There is currently no clinical evidence to suggest that Human Adenovirus B Serotype 3 causes weight gain. As a biological agent that works through the immune system and is typically given in a single dose, it does not affect the metabolic or endocrine pathways associated with weight changes. Any weight changes observed during treatment are likely due to other factors, such as lifestyle changes during travel or other underlying medical conditions. If you experience sudden or unexplained weight gain, you should consult your doctor to investigate other potential causes. This drug is generally considered weight-neutral.
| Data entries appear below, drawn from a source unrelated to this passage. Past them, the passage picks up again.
<file path="config.mk">
export PLATFORM = sky130hd
export DESIGN_NAME = eight_bit_cpu_alu_with_flags_core
export DESIGN_NICKNAME = d
export VERILOG_FILES = /design/src/hdl/ebalu_pkg.sv /design/src/hdl/eight_bit_cpu_alu_with_flags_core.sv
export SDC_FILE = /design/constraint.sdc
export NUM_CORES = 1
export LEC_CHECK = 0
export BUFFER_PORTS_ARGS = -buffer_cell sky130_fd_sc_hd__buf_2
export CAP_MARGIN = 30
export CORE_ASPECT_RATIO = 1.2
export CORE_UTILIZATION = 55
export DETAILED_ROUTE_END_ITERATION = 12
export PLACE_DENSITY = 0.79
export SLEW_MARGIN = 20
export SYNTH_ARGS = -nofsm -noshare
export SYNTH_HDL_FRONTEND = slang
export SYNTH_SLANG_ARGS = --single-unit
</file>
<file path="constraint.sdc">
create_clock -name clk_i -period 8.15 [get_ports clk_i]
set_input_delay 0.4075 -clock clk_i [delete_from_list [all_inputs] [get_ports clk_i]]
set_output_delay 0.4075 -clock clk_i [all_outputs]
set_load 0.005 [all_outputs]
</file>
Human Adenovirus B Serotype 3 can be taken with many common medications, but it has significant interactions with drugs that affect the immune system. Specifically, high-dose steroids and immunosuppressants used for autoimmune diseases can prevent the drug from working. It is generally safe to take with standard blood pressure or cholesterol medications. However, you must provide your healthcare provider with a complete list of all prescriptions, over-the-counter drugs, and herbal supplements you are using. They will determine if any of your current medications might interfere with the 'take' of the viral vector.
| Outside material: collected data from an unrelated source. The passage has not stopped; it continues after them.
**src/hdl/dcrle_pkg.sv**
```systemverilog
// ---------------------------------------------------------------------------
// dcrle_pkg
// Types, constants and microprogram for the run-length grid decoder.
// ---------------------------------------------------------------------------
package dcrle_pkg;

  localparam int RowW = 9;
  localparam int ColW = 11;
  localparam int CntW = 6;
  localparam int UpcW = 4;

  localparam logic [CntW-1:0] MaxRun     = 6'd32;
  localparam logic [RowW-1:0] MaxRows    = 9'd256;
  localparam logic [ColW-1:0] MaxColumns = 11'd1024;

  localparam logic [7:0] BarChar  = 8'h7C;
  localparam logic [7:0] SemiChar = 8'h3B;

  localparam logic [1:0] KindCell  = 2'd0;
  localparam logic [1:0] KindRow   = 2'd1;
  localparam logic [1:0] KindLevel = 2'd2;

  // microprogram addresses
  localparam logic [UpcW-1:0] AddrFetch   = 4'd0;
  localparam logic [UpcW-1:0] AddrBar     = 4'd1;
  localparam logic [UpcW-1:0] AddrSemiRow = 4'd2;
  localparam logic [UpcW-1:0] AddrSemiLvl = 4'd3;
  localparam logic [UpcW-1:0] AddrDigit   = 4'd4;
  localparam logic [UpcW-1:0] AddrLoad    = 4'd5;
  localparam logic [UpcW-1:0] AddrCell    = 4'd6;
  localparam logic [UpcW-1:0] AddrEndRow  = 4'd7;
  localparam logic [UpcW-1:0] AddrEndLvl  = 4'd8;
  localparam logic [UpcW-1:0] AddrClear   = 4'd9;

  typedef enum logic [2:0] {
    ACT_FETCH, ACT_ROW, ACT_LEVEL, ACT_DIGIT, ACT_LOAD, ACT_CELL, ACT_CLEAR
  } act_t;

  typedef enum logic [2:0] {
    G_ALWAYS, G_COL_NZ, G_RUN_NZ, G_END, G_END_LIVE, G_END_LIVE_COL
  } guard_t;

  typedef enum logic [1:0] {
    LAST_NEVER, LAST_ALWAYS, LAST_NOT_END, LAST_CELL
  } last_t;

  typedef enum logic [2:0] {
    CLS_TERM, CLS_BAR, CLS_SEMI, CLS_DIGIT, CLS_SYM
  } cls_t;

  typedef struct packed {
    act_t            act;
    guard_t          guard;
    last_t           last;
    logic            loop;
    logic [UpcW-1:0] next;
  } uword_t;

  typedef struct packed {
    act_t  act;
    last_t last;
    logic  fire;
    logic  accept;
  } ctrl_t;

  typedef struct packed {
    cls_t cls;
    logic col_nz;
    logic run_nz;
    logic end_flag;
    logic term;
    logic out_free;
  } stat_t;

  function automatic uword_t ucode_rom(input logic [UpcW-1:0] addr);
    uword_t w;
    case (addr)
      AddrFetch:   w = '{ACT_FETCH, G_ALWAYS,       LAST_NEVER,   1'b0, AddrFetch};
      AddrBar:     w = '{ACT_ROW,   G_ALWAYS,       LAST_NOT_END, 1'b0, AddrEndRow};
      AddrSemiRow: w = '{ACT_ROW,   G_COL_NZ,       LAST_NEVER,   1'b0, AddrSemiLvl};
      AddrSemiLvl: w = '{ACT_LEVEL, G_ALWAYS,       LAST_ALWAYS,  1'b0, AddrEndRow};
      AddrDigit:   w = '{ACT_DIGIT, G_ALWAYS,       LAST_NEVER,   1'b0, AddrEndRow};
      AddrLoad:    w = '{ACT_LOAD,  G_ALWAYS,       LAST_NEVER,   1'b0, AddrCell};
      AddrCell:    w = '{ACT_CELL,  G_RUN_NZ,       LAST_CELL,    1'b1, AddrEndRow};
      AddrEndRow:  w = '{ACT_ROW,   G_END_LIVE_COL, LAST_NEVER,   1'b0, AddrEndLvl};
      AddrEndLvl:  w = '{ACT_LEVEL, G_END_LIVE,     LAST_ALWAYS,  1'b0, AddrClear};
      AddrClear:   w = '{ACT_CLEAR, G_END,          LAST_NEVER,   1'b0, AddrFetch};
      default:     w = '{ACT_CLEAR, G_END,          LAST_NEVER,   1'b0, AddrFetch};
    endcase
    return w;
  endfunction

  function automatic logic [UpcW-1:0] dispatch(input cls_t cls);
    logic [UpcW-1:0] a;
    case (cls)
      CLS_TERM:  a = AddrClear;
      CLS_BAR:   a = AddrBar;
      CLS_SEMI:  a = AddrSemiRow;
      CLS_DIGIT: a = AddrDigit;
      CLS_SYM:   a = AddrLoad;
      default:   a = AddrClear;
    endcase
    return a;
  endfunction

endpackage

```
**src/hdl/dcrle_in_if.sv**
```systemverilog
// ---------------------------------------------------------------------------
// dcrle_in_if
// Input channel: one encoded byte per request.
// ---------------------------------------------------------------------------
interface dcrle_in_if;
  logic       valid;
  logic       ready;
  logic [7:0] code_byte;
  logic       string_end;

  modport source(output valid, code_byte, string_end, input ready);
  modport sink(input valid, code_byte, string_end, output ready);
endinterface

```
**src/hdl/dcrle_out_if.sv**
```systemverilog
// ---------------------------------------------------------------------------
// dcrle_out_if
// Result channel: one grid cell, row end or level end per request.
// ---------------------------------------------------------------------------
interface dcrle_out_if;
  logic        valid;
  logic        ready;
  logic [1:0]  result_kind;
  logic [7:0]  cell_symbol;
  logic [8:0]  row_number;
  logic [10:0] column_number;
  logic        overflow_flag;
  logic        run_last;

  modport source(output valid, result_kind, cell_symbol, row_number, column_number,
                 overflow_flag, run_last, input ready);
  modport sink(input valid, result_kind, cell_symbol, row_number, column_number,
               overflow_flag, run_last, output ready);
endinterface

```
**src/hdl/dcrle_useq.sv**
```systemverilog
// ---------------------------------------------------------------------------
// dcrle_useq
// Microcode sequencer: step counter, control ROM, guards and jumps.
// ---------------------------------------------------------------------------
module dcrle_useq (
  input  logic                 clk,
  input  logic                 rst_n,
  input  logic                 in_valid,
  output logic                 in_ready,
  input  dcrle_pkg::stat_t     stat,
  output dcrle_pkg::ctrl_t     ctrl
);

  logic [dcrle_pkg::UpcW-1:0] upc_r, upc_nxt;
  dcrle_pkg::uword_t          uw;
  logic                       guard_ok;
  logic                       needs_out;
  logic                       fire;

  assign uw = dcrle_pkg::ucode_rom(upc_r);

  always_comb begin
    case (uw.guard)
      dcrle_pkg::G_ALWAYS:       guard_ok = 1'b1;
      dcrle_pkg::G_COL_NZ:       guard_ok = stat.col_nz;
      dcrle_pkg::G_RUN_NZ:       guard_ok = stat.run_nz;
      dcrle_pkg::G_END:          guard_ok = stat.end_flag;
      dcrle_pkg::G_END_LIVE:     guard_ok = stat.end_flag && !stat.term;
      dcrle_pkg::G_END_LIVE_COL: guard_ok = stat.end_flag && !stat.term && stat.col_nz;
      default:                   guard_ok = 1'b0;
    endcase
  end

  assign needs_out = (uw.act == dcrle_pkg::ACT_ROW) || (uw.act == dcrle_pkg::ACT_LEVEL) ||
                     (uw.act == dcrle_pkg::ACT_CELL);
  assign fire = (uw.act != dcrle_pkg::ACT_FETCH) && guard_ok &&
                (!needs_out || stat.out_free);

  // outputs
  always_comb begin
    in_ready    = (uw.act == dcrle_pkg::ACT_FETCH);
    ctrl.act    = uw.act;
    ctrl.last   = uw.last;
    ctrl.fire   = fire;
    ctrl.accept = in_ready && in_valid;
  end

  // next step
  always_comb begin
    upc_nxt = upc_r;
    if (uw.act == dcrle_pkg::ACT_FETCH) begin
      if (in_valid) begin
        upc_nxt = dcrle_pkg::dispatch(stat.cls);
      end
    end else if (!guard_ok) begin
      upc_nxt = uw.next;
    end else if (fire && !uw.loop) begin
      upc_nxt = uw.next;
    end
  end

  always_ff @(posedge clk) begin
    if (!rst_n) begin
      upc_r <= dcrle_pkg::AddrFetch;
    end else begin
      upc_r <= upc_nxt;
    end
  end

endmodule

```
**src/hdl/dcrle_dpath.sv**
```systemverilog
// ---------------------------------------------------------------------------
// dcrle_dpath
// Decoder datapath: count, row and column registers, result register.
// ---------------------------------------------------------------------------
module dcrle_dpath (
  input  logic                 clk,
  input  logic                 rst_n,
  input  logic [7:0]           in_code_byte,
  input  logic                 in_string_end,
  input  dcrle_pkg::ctrl_t     ctrl,
  output dcrle_pkg::stat_t     stat,
  input  logic                 out_ready,
  output logic                 out_valid,
  output logic [1:0]           out_result_kind,
  output logic [7:0]           out_cell_symbol,
  output logic [8:0]           out_row_number,
  output logic [10:0]          out_column_number,
  output logic                 out_overflow_flag,
  output logic                 out_run_last
);

  logic [7:0]                 byte_r, byte_nxt;
  logic                       end_r, end_nxt;
  logic [dcrle_pkg::CntW-1:0] cnt_r, cnt_nxt;
  logic                       dig_r, dig_nxt;
  logic [dcrle_pkg::CntW-1:0] run_r, run_nxt;
  logic [dcrle_pkg::RowW-1:0] row_r, row_nxt;
  logic [dcrle_pkg::ColW-1:0] col_r, col_nxt;
  logic                       term_r, term_nxt;

  logic                       ov_r, ov_nxt;
  logic [1:0]                 kind_r, kind_nxt;
  logic [7:0]                 sym_r, sym_nxt;
  logic [dcrle_pkg::RowW-1:0] orow_r, orow_nxt;
  logic [dcrle_pkg::ColW-1:0] ocol_r, ocol_nxt;
  logic                       oflag_r, oflag_nxt;
  logic                       olast_r, olast_nxt;

  logic                       is_digit;
  logic [9:0]                 cnt10;
  logic                       last_bit;
  logic                       out_free;

  assign is_digit = (in_code_byte >= 8'h30) && (in_code_byte <= 8'h39);
  assign out_free = !ov_r || out_ready;
  assign cnt10 = {1'b0, cnt_r, 3'b000} + {3'b000, cnt_r, 1'b0} + {6'd0, byte_r[3:0]};

  always_comb begin
    if (term_r) begin
      stat.cls = dcrle_pkg::CLS_TERM;
    end else if (in_code_byte == dcrle_pkg::BarChar) begin
      stat.cls = dcrle_pkg::CLS_BAR;
    end else if (in_code_byte == dcrle_pkg::SemiChar) begin
      stat.cls = dcrle_pkg::CLS_SEMI;
    end else if (is_digit) begin
      stat.cls = dcrle_pkg::CLS_DIGIT;
    end else begin
      stat.cls = dcrle_pkg::CLS_SYM;
    end
    stat.col_nz   = (col_r != '0);
    stat.run_nz   = (run_r != '0);
    stat.end_flag = end_r;
    stat.term     = term_r;
    stat.out_free = out_free;
  end

  always_comb begin
    case (ctrl.last)
      dcrle_pkg::LAST_NEVER:   last_bit = 1'b0;
      dcrle_pkg::LAST_ALWAYS:  last_bit = 1'b1;
      dcrle_pkg::LAST_NOT_END: last_bit = !end_r;
      dcrle_pkg::LAST_CELL:    last_bit = (run_r == dcrle_pkg::CntW'(1)) && !end_r;
      default:                 last_bit = 1'b0;
    endcase
  end

  always_comb begin
    byte_nxt  = byte_r;
    end_nxt   = end_r;
    cnt_nxt   = cnt_r;
    dig_nxt   = dig_r;
    run_nxt   = run_r;
    row_nxt   = row_r;
    col_nxt   = col_r;
    term_nxt  = term_r;
    ov_nxt    = ov_r && !out_ready;
    kind_nxt  = kind_r;
    sym_nxt   = sym_r;
    orow_nxt  = orow_r;
    ocol_nxt  = ocol_r;
    oflag_nxt = oflag_r;
    olast_nxt = olast_r;
    if (ctrl.accept) begin
      byte_nxt = in_code_byte;
      end_nxt  = in_string_end;
    end
    if (ctrl.fire) begin
      case (ctrl.act)
        dcrle_pkg::ACT_ROW: begin
          ov_nxt    = 1'b1;
          kind_nxt  = dcrle_pkg::KindRow;
          sym_nxt   = 8'd0;
          orow_nxt  = (row_r >= dcrle_pkg::MaxRows) ? dcrle_pkg::MaxRows : row_r;
          ocol_nxt  = (col_r > dcrle_pkg::MaxColumns) ? dcrle_pkg::MaxColumns : col_r;
          oflag_nxt = (row_r >= dcrle_pkg::MaxRows) || (col_r > dcrle_pkg::MaxColumns);
          olast_nxt = last_bit;
          if (row_r <= dcrle_pkg::MaxRows) begin
            row_nxt = row_r + 1'b1;
          end
          col_nxt = '0;
          cnt_nxt = '0;
          dig_nxt = 1'b0;
        end
        dcrle_pkg::ACT_LEVEL: begin
          ov_nxt    = 1'b1;
          kind_nxt  = dcrle_pkg::KindLevel;
          sym_nxt   = 8'd0;
          orow_nxt  = (row_r > dcrle_pkg::MaxRows) ? dcrle_pkg::MaxRows : row_r;
          ocol_nxt  = '0;
          oflag_nxt = (row_r > dcrle_pkg::MaxRows);
          olast_nxt = last_bit;
          term_nxt  = 1'b1;
          cnt_nxt   = '0;
          dig_nxt   = 1'b0;
        end
        dcrle_pkg::ACT_DIGIT: begin
          cnt_nxt = (cnt10 > {4'd0, dcrle_pkg::MaxRun}) ? dcrle_pkg::MaxRun
                                                        : cnt10[dcrle_pkg::CntW-1:0];
          dig_nxt = 1'b1;
        end
        dcrle_pkg::ACT_LOAD: begin
          run_nxt = dig_r ? cnt_r : dcrle_pkg::CntW'(1);
          cnt_nxt = '0;
          dig_nxt = 1'b0;
        end
        dcrle_pkg::ACT_CELL: begin
          ov_nxt    = 1'b1;
          kind_nxt  = dcrle_pkg::KindCell;
          sym_nxt   = byte_r;
          orow_nxt  = (row_r >= dcrle_pkg::MaxRows) ? dcrle_pkg::MaxRows : row_r;
          ocol_nxt  = (col_r >= dcrle_pkg::MaxColumns) ? dcrle_pkg::MaxColumns : col_r;
          oflag_nxt = (row_r >= dcrle_pkg::MaxRows) || (col_r >= dcrle_pkg::MaxColumns);
          olast_nxt = last_bit;
          if (col_r <= dcrle_pkg::MaxColumns) begin
            col_nxt = col_r + 1'b1;
          end
          run_nxt = run_r - 1'b1;
        end
        dcrle_pkg::ACT_CLEAR: begin
          cnt_nxt  = '0;
          dig_nxt  = 1'b0;
          row_nxt  = '0;
          col_nxt  = '0;
          term_nxt = 1'b0;
        end
        default: begin
          ov_nxt = ov_r && !out_ready;
        end
      endcase
    end
  end

  always_ff @(posedge clk) begin
    if (!rst_n) begin
      cnt_r  <= '0;
      dig_r  <= 1'b0;
      run_r  <= '0;
      row_r  <= '0;
      col_r  <= '0;
      term_r <= 1'b0;
      end_r  <= 1'b0;
      ov_r   <= 1'b0;
    end else begin
      cnt_r  <= cnt_nxt;
      dig_r  <= dig_nxt;
      run_r  <= run_nxt;
      row_r  <= row_nxt;
      col_r  <= col_nxt;
      term_r <= term_nxt;
      end_r  <= end_nxt;
      ov_r   <= ov_nxt;
    end
  end

  always_ff @(posedge clk) begin
    byte_r  <= byte_nxt;
    kind_r  <= kind_nxt;
    sym_r   <= sym_nxt;
    orow_r  <= orow_nxt;
    ocol_r  <= ocol_nxt;
    oflag_r <= oflag_nxt;
    olast_r <= olast_nxt;
  end

  assign out_valid         = ov_r;
  assign out_result_kind   = kind_r;
  assign out_cell_symbol   = sym_r;
  assign out_row_number    = orow_r;
  assign out_column_number = ocol_r;
  assign out_overflow_flag = oflag_r;
  assign out_run_last      = olast_r;

endmodule

```
**src/hdl/decimal_count_rle_grid_decoder.sv**
```systemverilog
// ---------------------------------------------------------------------------
// decimal_count_rle_grid_decoder
// Run-length text decoder producing grid cells, row ends and level ends.
// ---------------------------------------------------------------------------
// One byte is taken per request and run through a short microprogram; the
// next byte is taken only when that program returns to its fetch step. A
// symbol emits as many cells as the count before it, or one without a count,
// at most 32 with the run limit of 32; the cell loop of the sequencer emits
// one cell per cycle while the result register is free or being read. Every
// step that writes a result waits while the result register is still full.
// The last result of a byte is marked with run_last.
module decimal_count_rle_grid_decoder (
  input  logic               clk,
  input  logic               rst_n,
  dcrle_in_if.sink           in_ch,
  dcrle_out_if.source        out_ch
);

  dcrle_pkg::ctrl_t ctrl;
  dcrle_pkg::stat_t stat;

  dcrle_useq u_useq (
    .clk      (clk),
    .rst_n    (rst_n),
    .in_valid (in_ch.valid),
    .in_ready (in_ch.ready),
    .stat     (stat),
    .ctrl     (ctrl)
  );

  dcrle_dpath u_dpath (
    .clk               (clk),
    .rst_n             (rst_n),
    .in_code_byte      (in_ch.code_byte),
    .in_string_end     (in_ch.string_end),
    .ctrl              (ctrl),
    .stat              (stat),
    .out_ready         (out_ch.ready),
    .out_valid         (out_ch.valid),
    .out_result_kind   (out_ch.result_kind),
    .out_cell_symbol   (out_ch.cell_symbol),
    .out_row_number    (out_ch.row_number),
    .out_column_number (out_ch.column_number),
    .out_overflow_flag (out_ch.overflow_flag),
    .out_run_last      (out_ch.run_last)
  );

endmodule

```
**src/flat_wrapper.sv**
```systemverilog
// flat-port wrapper written by rule: the top's interface ports become plain ports
module decimal_count_rle_grid_decoder_flat 
  (clk, rst_n, in_ch_valid, in_ch_code_byte, in_ch_string_end, in_ch_ready, out_ch_valid, out_ch_result_kind, out_ch_cell_symbol, out_ch_row_number, out_ch_column_number, out_ch_overflow_flag, out_ch_run_last, out_ch_ready);
  dcrle_in_if in_ch_i ();
  dcrle_out_if out_ch_i ();
  input  logic clk;
  input  logic rst_n;
  input wire logic [$bits(in_ch_i.valid)-1:0] in_ch_valid;
  input wire logic [$bits(in_ch_i.code_byte)-1:0] in_ch_code_byte;
  input wire logic [$bits(in_ch_i.string_end)-1:0] in_ch_string_end;
  output wire logic [$bits(in_ch_i.ready)-1:0] in_ch_ready;
  output wire logic [$bits(out_ch_i.valid)-1:0] out_ch_valid;
  output wire logic [$bits(out_ch_i.result_kind)-1:0] out_ch_result_kind;
  output wire logic [$bits(out_ch_i.cell_symbol)-1:0] out_ch_cell_symbol;
  output wire logic [$bits(out_ch_i.row_number)-1:0] out_ch_row_number;
  output wire logic [$bits(out_ch_i.column_number)-1:0] out_ch_column_number;
  output wire logic [$bits(out_ch_i.overflow_flag)-1:0] out_ch_overflow_flag;
  output wire logic [$bits(out_ch_i.run_last)-1:0] out_ch_run_last;
  input wire logic [$bits(out_ch_i.ready)-1:0] out_ch_ready;
  assign in_ch_i.valid = in_ch_valid;
  assign in_ch_i.code_byte = in_ch_code_byte;
  assign in_ch_i.string_end = in_ch_string_end;
  assign in_ch_ready = in_ch_i.ready;
  assign out_ch_valid = out_ch_i.valid;
  assign out_ch_result_kind = out_ch_i.result_kind;
  assign out_ch_cell_symbol = out_ch_i.cell_symbol;
  assign out_ch_row_number = out_ch_i.row_number;
  assign out_ch_column_number = out_ch_i.column_number;
  assign out_ch_overflow_flag = out_ch_i.overflow_flag;
  assign out_ch_run_last = out_ch_i.run_last;
  assign out_ch_i.ready = out_ch_ready;
  decimal_count_rle_grid_decoder u_core (.clk(clk), .rst_n(rst_n), .in_ch(in_ch_i), .out_ch(out_ch_i));
endmodule
```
No, Human Adenovirus B Serotype 3 is a complex biological product and is not available as a generic medication. Because it involves sophisticated genetic engineering and proprietary viral vector technology, it is protected by patents and produced by specific biopharmaceutical companies. In the world of biologics, similar products are called 'biosimilars' rather than generics, but as of 2026, no biosimilars for this specific serotype have been approved. The cost and availability are typically managed through specialized pharmacies or hospital systems. Check with your insurance provider regarding coverage for this specific biological agent.